Hot Springs parish cornerstone gives insight

The cornerstone of St. John Church in Hot Springs included several newspaper articles and newspapers as well as a copy of the 1909 Official Year Book and Parish Guide for St. John Church.
The cornerstone of St. John Church in Hot Springs included several newspaper articles and newspapers as well as a copy of the 1909 Official Year Book and Parish Guide for St. John Church.

HOT SPRINGS — Father Erik Pohlmeier, pastor of St. John the Baptist Church in Hot Springs, opened the cornerstone of the church Sept. 25 and found many items that were installed there when the current church building was completed in 1910.
The time capsule was opened as part of the parish’s centennial celebration.
Unfortunately, the items were paper and badly deteriorated by exposure to moisture for almost 100 years. Newspapers from the era in the cornerstone included a Nov. 22, 1909, edition of the Jonesboro Evening Sun with an article about the “Twenty-fifth anniversary of the Catholic Church” in Jonesboro, a copy of the Pocahontas Star Herald, dated Friday, Nov. 29, 1909, and a copy of Arkansas Echo, dated October 1910, which was printed in German. An official Year Book and Parish Guide of St. John the Baptist Church, 658 Ouachita Avenue, which was the temporary church while the current church was under construction, was included. There was a Year Book and Directory of St. Bernard’s Hospital in Jonesboro, dated 1902.
Items from Pocahontas and Jonesboro were likely included because of then-pastor Father John Eugene Weibel’s connection to those parishes.
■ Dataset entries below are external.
$ cat src/rtl/axis_pkt_arb.sv
// axis_pkt_arb: 2:1 packet-level round-robin AXI-Stream arbiter with per-source packet counters
module axis_pkt_arb #(
  parameter int DATA_W = 32,
  parameter int STRB_W = 4,
  parameter int DEST_W = 1,
  parameter int CNT_W  = 16
) (
  input  logic              aclk_0,
  input  logic              aresetn_0,
  input  logic [DATA_W-1:0] S_AXIS_0_tdata,
  input  logic [STRB_W-1:0] S_AXIS_0_tstrb,
  input  logic [DEST_W-1:0] S_AXIS_0_tdest,
  input  logic              S_AXIS_0_tid,
  input  logic              S_AXIS_0_tlast,
  input  logic              S_AXIS_0_tvalid,
  output logic              S_AXIS_0_tready,
  input  logic [DATA_W-1:0] S_AXIS_1_tdata,
  input  logic [STRB_W-1:0] S_AXIS_1_tstrb,
  input  logic [DEST_W-1:0] S_AXIS_1_tdest,
  input  logic              S_AXIS_1_tid,
  input  logic              S_AXIS_1_tlast,
  input  logic              S_AXIS_1_tvalid,
  output logic              S_AXIS_1_tready,
  output logic [DATA_W-1:0] M_AXIS_0_tdata,
  output logic [STRB_W-1:0] M_AXIS_0_tstrb,
  output logic [DEST_W-1:0] M_AXIS_0_tdest,
  output logic              M_AXIS_0_tid,
  output logic              M_AXIS_0_tlast,
  output logic              M_AXIS_0_tvalid,
  input  logic              M_AXIS_0_tready,
  output logic [CNT_W-1:0]  pkt_cnt_0,
  output logic [CNT_W-1:0]  pkt_cnt_1,
  output logic              busy
);
  typedef enum logic [1:0] {IDLE, GNT0, GNT1} state_t;
  state_t           state_q, state_d;
  logic             last_q, last_d;
  logic [CNT_W-1:0] cnt0_q, cnt0_d, cnt1_q, cnt1_d;
  logic             g0, g1, end0, end1;
  logic             unused_tid;
  assign unused_tid = S_AXIS_0_tid ^ S_AXIS_1_tid;
  assign g0   = state_q == GNT0;
  assign g1   = state_q == GNT1;
  assign end0 = g0 & S_AXIS_0_tvalid & M_AXIS_0_tready & S_AXIS_0_tlast;
  assign end1 = g1 & S_AXIS_1_tvalid & M_AXIS_0_tready & S_AXIS_1_tlast;
  assign busy = state_q != IDLE;
  assign pkt_cnt_0 = cnt0_q;
  assign pkt_cnt_1 = cnt1_q;
  // Zero-latency datapath mux; readies follow only the grant and downstream ready
  always_comb begin
    M_AXIS_0_tdata  = g1 ? S_AXIS_1_tdata : S_AXIS_0_tdata;
    M_AXIS_0_tstrb  = g1 ? S_AXIS_1_tstrb : S_AXIS_0_tstrb;
    M_AXIS_0_tdest  = g1 ? S_AXIS_1_tdest : S_AXIS_0_tdest;
    M_AXIS_0_tlast  = g1 ? S_AXIS_1_tlast : S_AXIS_0_tlast;
    M_AXIS_0_tvalid = g0 ? S_AXIS_0_tvalid : g1 ? S_AXIS_1_tvalid : 1'b0;
    M_AXIS_0_tid    = g1;
    S_AXIS_0_tready = g0 & M_AXIS_0_tready;
    S_AXIS_1_tready = g1 & M_AXIS_0_tready;
  end
  // Grant decision in IDLE, packet lock until tlast, then hand over or fall back to IDLE
  always_comb begin
    state_d = state_q;
    last_d  = last_q;
    cnt0_d  = cnt0_q;
    cnt1_d  = cnt1_q;
    unique case (state_q)
      IDLE: state_d = (S_AXIS_0_tvalid & S_AXIS_1_tvalid) ? (last_q ? GNT0 : GNT1) :
                      S_AXIS_0_tvalid ? GNT0 : S_AXIS_1_tvalid ? GNT1 : IDLE;
      GNT0: if (end0) begin
        last_d  = 1'b0;
        cnt0_d  = cnt0_q + 1'b1;
        state_d = S_AXIS_1_tvalid ? GNT1 : IDLE;
      end
      GNT1: if (end1) begin
        last_d  = 1'b1;
        cnt1_d  = cnt1_q + 1'b1;
        state_d = S_AXIS_0_tvalid ? GNT0 : IDLE;
      end
      default: state_d = IDLE;
    endcase
  end
  // State, round-robin pointer and counters; reset makes port 0 win first
  always_ff @(posedge aclk_0 or negedge aresetn_0) begin
    if (!aresetn_0) begin
      state_q <= IDLE;
      last_q  <= 1'b1;
      cnt0_q  <= '0;
      cnt1_q  <= '0;
    end else begin
      state_q <= state_d;
      last_q  <= last_d;
      cnt0_q  <= cnt0_d;
      cnt1_q  <= cnt1_d;
    end
  end
endmodule

$ cat config.mk
export PLATFORM = sky130hd
export DESIGN_NAME = axis_pkt_arb
export DESIGN_NICKNAME = d
export VERILOG_FILES = /design/src/rtl/axis_pkt_arb.sv
export SDC_FILE = /design/constraint.sdc
export NUM_CORES = 1
export LEC_CHECK = 0
export CAP_MARGIN = 0
export CORE_MARGIN = 8
export CORE_UTILIZATION = 34
export DETAILED_ROUTE_END_ITERATION = 16
export PLACE_DENSITY = 0.81
export SYNTH_ARGS = -nofsm -noshare
export SYNTH_HDL_FRONTEND = slang
export SYNTH_SLANG_ARGS = --single-unit
$ cat constraint.sdc
create_clock -name aclk_0 -period 2.1 [get_ports aclk_0]
set_clock_uncertainty 0.2 [all_clocks]
set_input_delay 0.525 -clock aclk_0 [delete_from_list [all_inputs] [get_ports aclk_0]]
set_output_delay 0.525 -clock aclk_0 [all_outputs]
set_load 0.02 [all_outputs]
Known as the “Apostle to northeastern Arkansas,” Father Weibel established churches, convents and schools in several towns.
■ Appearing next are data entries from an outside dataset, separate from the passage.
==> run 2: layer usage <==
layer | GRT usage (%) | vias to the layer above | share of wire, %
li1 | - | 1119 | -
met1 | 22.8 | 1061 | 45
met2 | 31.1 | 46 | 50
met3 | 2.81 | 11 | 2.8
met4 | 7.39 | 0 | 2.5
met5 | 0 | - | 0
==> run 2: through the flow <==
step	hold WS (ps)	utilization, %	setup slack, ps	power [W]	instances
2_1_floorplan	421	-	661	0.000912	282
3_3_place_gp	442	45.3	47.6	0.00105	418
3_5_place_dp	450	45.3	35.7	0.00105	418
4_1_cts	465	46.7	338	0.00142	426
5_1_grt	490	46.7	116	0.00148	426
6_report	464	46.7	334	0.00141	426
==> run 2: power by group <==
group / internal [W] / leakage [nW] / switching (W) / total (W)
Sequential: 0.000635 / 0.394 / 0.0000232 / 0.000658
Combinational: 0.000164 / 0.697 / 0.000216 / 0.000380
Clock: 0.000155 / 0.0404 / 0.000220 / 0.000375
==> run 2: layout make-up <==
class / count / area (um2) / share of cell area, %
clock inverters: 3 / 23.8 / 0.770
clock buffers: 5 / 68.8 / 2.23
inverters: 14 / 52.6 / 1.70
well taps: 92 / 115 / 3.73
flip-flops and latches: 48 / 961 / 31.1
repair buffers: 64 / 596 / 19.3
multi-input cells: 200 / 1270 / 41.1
## config.mk

```make
export PLATFORM = sky130hd
export DESIGN_NAME = mux2x1_rr_arb
export DESIGN_NICKNAME = d
export VERILOG_FILES = /design/src/rtl/mux2x1_rr_arb.sv
export SDC_FILE = /design/constraint.sdc
export NUM_CORES = 1
export LEC_CHECK = 0
export CAP_MARGIN = 5
export CORE_AREA = 2 2 39 41
export CTS_CLUSTER_SIZE = 14
export DETAILED_ROUTE_END_ITERATION = 16
export DIE_AREA = 0 0 41 43
export SYNTH_ARGS = -nofsm -noshare
export SYNTH_HDL_FRONTEND = slang
export SYNTH_SLANG_ARGS = --single-unit
```

## constraint.sdc

```tcl
create_clock -name clk -period 2.1 [get_ports clk]
set_input_delay 0.315 -clock clk [delete_from_list [all_inputs] [get_ports clk]]
set_output_delay 0.315 -clock clk [all_outputs]
set_load 0.005 [all_outputs]
```
**src/rtl/pipe_pkg.sv**
```systemverilog
// Shared constants, stage operation encoding and helpers for the elastic
// pipeline register and its per-stage building block.
package pipe_pkg;

    localparam int MAX_DEPTH = 16;
    localparam int MAX_CNT_W = $clog2(MAX_DEPTH + 1);

    typedef enum logic [1:0] {
        STAGE_HOLD  = 2'd0,
        STAGE_LOAD  = 2'd1,
        STAGE_DRAIN = 2'd2,
        STAGE_CLEAR = 2'd3
    } stage_op_t;

    // Width needed to count 0..depth valid stages.
    function automatic int occ_width(input int depth);
        return (depth < 1) ? 1 : $clog2(depth + 1);
    endfunction

    function automatic logic [MAX_CNT_W-1:0] popcount(input logic [MAX_DEPTH-1:0] v);
        logic [MAX_CNT_W-1:0] cnt;
        cnt = '0;
        for (int i = 0; i < MAX_DEPTH; i++) begin
            cnt = cnt + MAX_CNT_W'(v[i]);
        end
        return cnt;
    endfunction

endpackage

```
**src/rtl/elastic_stage.sv**
```systemverilog
// One valid/data stage of the elastic pipeline: loads when upstream offers
// data and this stage is empty or draining; clear has priority over transfers.
module elastic_stage
    import pipe_pkg::*;
#(
    parameter int                WIDTH     = 20,
    parameter logic [WIDTH-1:0]  RESET_VAL = '0
) (
    input  logic             clk,
    input  logic             arst_in,
    input  logic             flush,
    input  logic             in_valid,
    input  logic [WIDTH-1:0] in_data,
    output logic             in_ready,
    output logic             out_valid,
    output logic [WIDTH-1:0] out_data,
    input  logic             out_ready
);

    logic             valid_reg;
    logic [WIDTH-1:0] data_reg;
    stage_op_t        op;

    // An empty stage always accepts, which is what lets bubbles collapse.
    assign in_ready = !valid_reg || out_ready;

    always_comb begin
        op = STAGE_HOLD;
        if (flush) begin
            op = STAGE_CLEAR;
        end else if (in_valid && in_ready) begin
            op = STAGE_LOAD;
        end else if (valid_reg && out_ready) begin
            op = STAGE_DRAIN;
        end
    end

    always_ff @(posedge clk or posedge arst_in) begin
        if (arst_in) begin
            valid_reg <= 1'b0;
            data_reg  <= RESET_VAL;
        end else begin
            case (op)
                STAGE_CLEAR: begin
                    valid_reg <= 1'b0;
                    data_reg  <= RESET_VAL;
                end
                STAGE_LOAD: begin
                    valid_reg <= 1'b1;
                    data_reg  <= in_data;
                end
                // Data is kept on drain so the output only changes on a load.
                STAGE_DRAIN: begin
                    valid_reg <= 1'b0;
                end
                default: begin
                end
            endcase
        end
    end

    assign out_valid = valid_reg;
    assign out_data  = data_reg;

endmodule

```
**src/rtl/elastic_pipe_reg.sv**
```systemverilog
// DEPTH-stage elastic pipeline register with valid/ready handshakes,
// synchronous flush and a combinational occupancy count.
module elastic_pipe_reg
    import pipe_pkg::*;
#(
    parameter int               WIDTH     = 20,
    parameter int               DEPTH     = 2,
    parameter logic [WIDTH-1:0] RESET_VAL = '0,
    localparam int              CNT_W     = occ_width(DEPTH)
) (
    input  logic             clk,
    input  logic             arst_in,
    input  logic             flush,
    input  logic             in_valid,
    output logic             in_ready,
    input  logic [WIDTH-1:0] in_data,
    output logic             out_valid,
    input  logic             out_ready,
    output logic [WIDTH-1:0] out_data,
    output logic [CNT_W-1:0] occupancy
);

    // Element i of each chain is the interface between stage i-1 and stage i;
    // element 0 is the producer side, element DEPTH the consumer side.
    logic             valid_chain [DEPTH+1];
    logic             ready_chain [DEPTH+1];
    logic [WIDTH-1:0] data_chain  [DEPTH+1];
    logic [MAX_DEPTH-1:0] valid_vec;

    assign valid_chain[0]     = in_valid;
    assign data_chain[0]      = in_data;
    assign ready_chain[DEPTH] = out_ready;

    generate
        for (genvar gi = 0; gi < DEPTH; gi++) begin : g_stage
            elastic_stage #(
                .WIDTH     (WIDTH),
                .RESET_VAL (RESET_VAL)
            ) u_stage (
                .clk       (clk),
                .arst_in   (arst_in),
                .flush     (flush),
                .in_valid  (valid_chain[gi]),
                .in_data   (data_chain[gi]),
                .in_ready  (ready_chain[gi]),
                .out_valid (valid_chain[gi+1]),
                .out_data  (data_chain[gi+1]),
                .out_ready (ready_chain[gi+1])
            );
        end
    endgenerate

    // Flush blocks both handshakes during its cycle.
    assign in_ready  = ready_chain[0] && !flush;
    assign out_valid = valid_chain[DEPTH] && !flush;
    assign out_data  = data_chain[DEPTH];

    always_comb begin
        valid_vec = '0;
        for (int i = 0; i < DEPTH; i++) begin
            valid_vec[i] = valid_chain[i+1];
        end
    end

    assign occupancy = CNT_W'(popcount(valid_vec));

endmodule

```
**config.mk**
```make
export PLATFORM = sky130hd
export DESIGN_NAME = elastic_pipe_reg
export DESIGN_NICKNAME = d
export VERILOG_FILES = /design/src/rtl/pipe_pkg.sv /design/src/rtl/elastic_stage.sv /design/src/rtl/elastic_pipe_reg.sv
export SDC_FILE = /design/constraint.sdc
export NUM_CORES = 1
export LEC_CHECK = 0
export BUFFER_PORTS_ARGS = -buffer_cell sky130_fd_sc_hd__buf_4
export CAP_MARGIN = 20
export CORE_UTILIZATION = 49
export DETAILED_ROUTE_END_ITERATION = 8
export PLACE_DENSITY = 0.84
export SLEW_MARGIN = 25
export SYNTH_ARGS = -nofsm -noshare
export SYNTH_HDL_FRONTEND = slang
export SYNTH_HIERARCHICAL = 1
export SYNTH_SLANG_ARGS = --single-unit
```
**constraint.sdc**
```tcl
create_clock -name clk -period 1.4 [get_ports clk]
set_input_delay 0.14 -clock clk [delete_from_list [all_inputs] [get_ports clk]]
set_output_delay 0.14 -clock clk [all_outputs]
set_load 0.01 [all_outputs]
```
# [Yosys cells after proc, flatten, opt, wreduce, memory -nomap -nowiden]
# Index checks and enable logic that the tools add are counted.
[word_totals] regBits=42
[op_classes] add_sub_neg=1 eq_ne=6 n_mux=10 reduce_logical=16
[ops] operator="case mux 20 bit (2 select lines)" count=2
[ops] operator="two-way mux 2 bit" count=6
[ops] operator="equality test 2 bit, second input constant" count=4
[ops] operator="nonzero test 2 bit" count=4
[ops] operator="logical AND 1 bit" count=5
[ops] operator="equality test 2 x 1 -> 1 bit, second input constant" count=2
[ops] operator="case mux 1 bit (2 select lines)" count=2
[ops] operator="OR reduction 2 bit" count=2
[ops] operator="zero test 1 bit" count=3
[ops] operator="adder 1 x 1 -> 2 bit" count=1
[ops] operator="logical OR 1 bit" count=2

# [Longest topological paths before layout]
[logic_depth] ltp_word=9 mapped_depth=8

# [Cells and area by module]
# The synthesis kept the hierarchy.
[modules_own_cells] mod="elastic_stage" n_inst=2 cells_per_inst=97 area_per_inst_um2=1094.8
[modules_own_cells] mod="elastic_pipe_reg" n_inst=1 cells_per_inst=3 area_per_inst_um2=25.0

# [Least setup slack after synthesis]
# OpenSTA, ideal clock, no wires.
[synth_timing] path_kind="flip-flop to output port" from="register g_stage[1].u_stage.valid_reg" to="output in_ready" arrival_time_ps=1382 path_slack_ps=-122 path_stages_with_launch=8 path_buffers=4 cell_sequence="dfrtp_1 nand2b_4 buf_6 buf_2 nand2b_4 buf_6 buf_2 nor2b_1"
[synth_lines] item="start: declaration" line_no="elastic_stage.sv:20" source="logic valid_reg;"
[synth_lines] item="start signal: assignment" line_no="elastic_stage.sv:40" source="valid_reg <= 1'b0;"
[synth_lines] item="start signal: assignment" line_no="elastic_stage.sv:45" source="valid_reg <= 1'b0;"
[synth_lines] item="start signal: assignment" line_no="elastic_stage.sv:49" source="valid_reg <= 1'b1;"
[synth_lines] item="end: declaration" line_no="elastic_pipe_reg.sv:15" source="output logic in_ready,"

==> flow_summary.ini <==
[cts]
clk_latency_ns = 0.29
cts-root-buf = clkbuf_8
htreeDepth = 2
clk_pin_slew_ns = 0.07
cts_buffer_depth = 2
cts_buffers = 5
clock_sinks = 42
cts_tree = built

[worst_hold_path]
min_path_cells = 3
hold_class = in2reg
hold_end = g_stage[0].u_stage/out_data[14]
min_from = in_data[14]

[timing]
finClkSkew_ns = 0.00256
max_freq_mhz = 738
whs_ns = 0.121
finalSetupViolCount = 0
relSlewSlack = 0.739
fin_ws_ns = 0.0451
rsz0062_at_grt = no
drv_slew = 0
tns_ns = 0
tightestPinTransition_ns = 0.392
final_hold_viol_count = 0
fin_crit_sh = 0.968
post-route-min-period_ns = 1.35

[final_layout]
fin_nets = 270
antennaDiodeCount = 0
fin_util = 0.641
syn_to_final_growth_pct = 26.0
register_area_um2 = 1050
layout-drive-gt1-share = 0.465
finalNonFillerCells = 295
final_area_um2 = 2790
num-fill-cells = 337
multi_input_area_um2 = 1040

[global_routing]
overflow = 0
first_global_vias = 1593
grt_first_pass_wirelength_um = 7990
grt_usage = 0.213
grt_max_degree = 42
antenna_found_initial = 0

[place]
placed_area_um2 = 2560
portBuffers = 48
placed_cells = 280
hpwl_um = 2930
gp_congestion = 0.750
dp_slack_ns = 0.0489

[setup_path]
required_ns = 1.26
r2r-end = g_stage[1].u_stage/out_data[19]
reg2reg_depth = 4
regToRegStartpoint = g_stage[1].u_stage/out_valid
ff2ff_setup_slack_ns = 0.06
worst_setup_path_end_kind = output port
arrival_ns = 1.21
startpoint_type = register
critPathMaxFanout = 4
critPathKind = reg2out

[synth]
synthCells = 197
ys_types = 13
avgSynthCellArea_um2 = 11.2
synth_area_um2 = 2210
synth.ff_latch_count = 42
ys.warnings.count = 6
synth-seq-area-share = 0.475
synth_fp_nets = 223

[drt]
drt-total-wl_um = 5000
post_drt_wl_per_cell_um = 16.9
viasPerCell = 5.66
routed-via-count = 1670
drtIter0Drc = 135
dr.pass1.iters = 4
drtAntennaViolNets = 0
drcViolationCount = 0

[power_and_ir_drop]
vdd_drop_max_v = 0.000368
leakagePower_nw = 1.26
p_per_area_nw_per_um2 = 879
power_mw = 2.45

[floorplan]
initial_utilization = 0.509
die-area_um2 = 4790
die_y_um = 69.2
fp-row-count = 24
ioPinCount = 49
core_area_um2 = 4350
dieWidth_um = 69.2

[flow_run]
cap_violations = 0

[outcome]
status = complete, no violations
Father Weibel was a former Benedictine priest who had come in 1908 from his assignment in Jonesboro to Hot Springs to oversee founding a second parish in the city limits.
The most poignant was a letter dated Nov. 2, 1909, written by Father Weibel to Bishop John B. Morris, bishop of Little Rock. In the letter, the priest asked to be released from his assignment and allowed to return to his home in Switzerland. The letter is signed with the notation, “The 38th year since my Religious Profession. 35th year since the secularization of our Abbey. 34th year of my priesthood. 32nd year of my work in the American Mission.”
Apparently the move was never approved. In 1917, Father Weibel left the Hot Springs parish to become a hospital and Good Shepherd Home chaplain, also in Hot Springs. In 1922 he returned to Switzerland to become a prison minister. He died in 1934.